Меня охватывает ужас. Я сажусь в кровати, включаю свет и глубоко дышу до тех пор, пока наконец стены не перестают давить на меня. Откинув одеяло, я нахожу углубление в матрасе на том месте, где еще вчера лежал Уилл. Без него наша широченная кровать увеличилась до размеров океанского лайнера, и я тону в ее пустоте. Я провожу ладонью по его подушке и нащупываю несколько темных волосков, зацепившихся за плотный хлопок. Я закрываю глаза. Я до сих пор чувствую его, физически чувствую тепло его кожи, покалывание щетины, скользящей по моему плечу, вес наваливающегося на меня тела, мой вздох, когда он проникает внутрь. Вот он здесь, и вот уже его нет, как по мановению палочки какого-то зловещего фокусника.
И что, теперь я должна поверить в то, что он лежит, разорванный на куски, на кукурузном поле в Миссури? Да нет, это же просто безумие. Такое даже представить себе невозможно.
С трудом выбираюсь из кровати. Тело чужое, неповоротливое, а грудь будто сдавлена тисками, так что трудно дышать. На мне все еще халат Уилла.

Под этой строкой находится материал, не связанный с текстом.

### config.mk
export PLATFORM = sky130hd
export DESIGN_NAME = pcnt_stage
export DESIGN_NICKNAME = d
export VERILOG_FILES = /design/src/rtl/pcnt_pkg.sv /design/src/rtl/pcnt_mode_dec.sv /design/src/rtl/pcnt_next.sv /design/src/rtl/pcnt_tc.sv /design/src/rtl/pcnt_stage.sv
export SDC_FILE = /design/constraint.sdc
export NUM_CORES = 1
export LEC_CHECK = 0
export BUFFER_PORTS_ARGS = -buffer_cell sky130_fd_sc_hd__buf_2
export CAP_MARGIN = 20
export CELL_PAD_IN_SITES_DETAIL_PLACEMENT = 0
export CELL_PAD_IN_SITES_GLOBAL_PLACEMENT = 1
export CORE_AREA = 2 2 39 41
export DETAILED_ROUTE_END_ITERATION = 7
export DIE_AREA = 0 0 41 43
export PLACE_DENSITY = 0.54
export RECOVER_POWER = 25
export SETUP_SLACK_MARGIN = 0.5
export SLEW_MARGIN = 25
export SYNTH_ARGS = -nofsm -noshare
export SYNTH_HDL_FRONTEND = slang
export SYNTH_SLANG_ARGS = --single-unit
### constraint.sdc
create_clock -name clk -period 3.8 [get_ports clk]
set_clock_uncertainty 0.15 [all_clocks]
set_input_delay 0.76 -clock clk [delete_from_list [all_inputs] [get_ports clk]]
set_output_delay 0.76 -clock clk [all_outputs]
set_load 0.02 [all_outputs]
[src/rtl/wdog_pkg.sv]
// Shared types and constants for the watchdog clock front end.
// Assumes a 16-bit register bus with two word registers.
package wdog_pkg;

    typedef enum logic [1:0] {
        SRC_INT  = 2'd0,
        SRC_LOW  = 2'd1,
        SRC_HIGH = 2'd2,
        SRC_EXT  = 2'd3
    } wd_src_e;

    typedef struct packed {
        logic       dbg_run;
        logic [1:0] div_sel;
        wd_src_e    src_sel;
    } wd_cfg_t;

    localparam logic [3:0] RUN_HALT_KEY = 4'hA;
    localparam logic       ADDR_CFG     = 1'b0;
    localparam logic       ADDR_CTL     = 1'b1;
    localparam int         CTL_CLR_BIT  = 4;

endpackage

[src/rtl/wdog_regs.sv]
// Register file: configuration (source, divider, debug-run) and control
// (run key, clear strobe). Writes are blocked while wr_prot is high.
// Assumes single-cycle write strobes; reads are combinational.
module wdog_regs
    import wdog_pkg::*;
(
    input  logic        clk,
    input  logic        rst_n,
    input  logic        bus_wr,
    input  logic        bus_addr,
    input  logic [15:0] bus_wdata,
    input  logic        wr_prot,
    output logic [15:0] bus_rdata,
    output wd_cfg_t     cfg,
    output logic [3:0]  run_key,
    output logic        clr_stb
);

    logic wr_ok;
    logic unused_wdata;

    assign wr_ok        = bus_wr && !wr_prot;
    assign unused_wdata = ^{bus_wdata[15:9], bus_wdata[7:6]};

    // Register update: configuration, run key and the one-cycle clear strobe.
    always_ff @(posedge clk) begin
        if (!rst_n) begin
            cfg     <= '0;
            run_key <= RUN_HALT_KEY;
            clr_stb <= 1'b0;
        end else begin
            clr_stb <= 1'b0;
            if (wr_ok && bus_addr == ADDR_CFG) begin
                cfg.src_sel <= wd_src_e'(bus_wdata[1:0]);
                cfg.div_sel <= bus_wdata[5:4];
                cfg.dbg_run <= bus_wdata[8];
            end
            if (wr_ok && bus_addr == ADDR_CTL) begin
                run_key <= bus_wdata[3:0];
                clr_stb <= bus_wdata[CTL_CLR_BIT];
            end
        end
    end

    // Read mux: unused bits and the clear strobe read as zero.
    always_comb begin
        if (bus_addr == ADDR_CFG) begin
            bus_rdata = {7'b0, cfg.dbg_run, 2'b0, cfg.div_sel, 2'b0, cfg.src_sel};
        end else begin
            bus_rdata = {12'b0, run_key};
        end
    end

    assert_prot_blocks_R3: assert property (@(posedge clk) disable iff (!rst_n)
        (bus_wr && wr_prot) |=> ($stable(cfg) && $stable(run_key) && !clr_stb));

    assert_open_write_R2: assert property (@(posedge clk) disable iff (!rst_n)
        (bus_wr && !wr_prot && bus_addr == ADDR_CTL) |=> (run_key == $past(bus_wdata[3:0])));

endmodule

Пока я спала, он перекрутился, плотно обвив мое тело. Чтобы выпутаться из него, я ослабляю пояс, расправляю махровую ткань и снова плотно запахиваю халат. Он мне велик, но в нем так тепло и уютно, и он хранит запах Уилла – а это значит, мне тяжело будет его снять.
Внизу, на кухне бело-голубым светится телевизор. Звук выключен, но на экране идет репортаж с места катастрофы. Я довольно долго наблюдаю за корреспондентом, ведущим репортаж на фоне обугленной земли и дымящихся кусков металла, и вдруг мне в голову приходит, что он немного переигрывает. Слишком широко раскрыты глаза, слишком нахмурены брови, все как-то слишком театрально. Видно, он ждал такую историю всю свою карьеру и теперь изо всех сил старается не упустить этот шанс.
На диване за моей спиной слышится какое-то копошение, и из бесформенной массы возникает Дэйв, мой брат-близнец, в толстовке с эмблемой «Джорджия Бульдогс» и пижамных штанах.
– И давно ты спустилась? – говорит он глубоким, меланхоличным басом, больше подходящим спортивному комментатору, нежели риелтору. Он раскуривает косяк размером с сигару, глубоко затягивается и похлопывает рукой по дивану рядом с собой.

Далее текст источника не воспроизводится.